***** Supplied information

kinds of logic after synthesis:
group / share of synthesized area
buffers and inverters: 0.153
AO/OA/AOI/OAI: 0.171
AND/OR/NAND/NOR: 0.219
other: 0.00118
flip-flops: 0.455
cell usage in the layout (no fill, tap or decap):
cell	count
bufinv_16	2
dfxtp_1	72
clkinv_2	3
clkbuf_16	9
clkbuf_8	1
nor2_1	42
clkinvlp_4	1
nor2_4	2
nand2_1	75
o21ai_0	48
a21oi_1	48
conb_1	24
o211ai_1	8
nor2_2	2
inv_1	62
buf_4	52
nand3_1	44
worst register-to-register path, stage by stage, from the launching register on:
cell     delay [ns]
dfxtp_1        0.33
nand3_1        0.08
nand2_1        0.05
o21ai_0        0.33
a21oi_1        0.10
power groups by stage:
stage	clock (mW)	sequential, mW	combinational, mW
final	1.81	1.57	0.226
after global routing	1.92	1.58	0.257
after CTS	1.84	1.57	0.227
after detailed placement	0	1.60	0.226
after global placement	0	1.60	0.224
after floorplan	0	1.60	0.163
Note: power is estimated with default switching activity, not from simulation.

**********

Lines from the entries that contain the string "stage" are what must be copied.

worst register-to-register path, stage by stage, from the launching register on:
power groups by stage:
stage	clock (mW)	sequential, mW	combinational, mW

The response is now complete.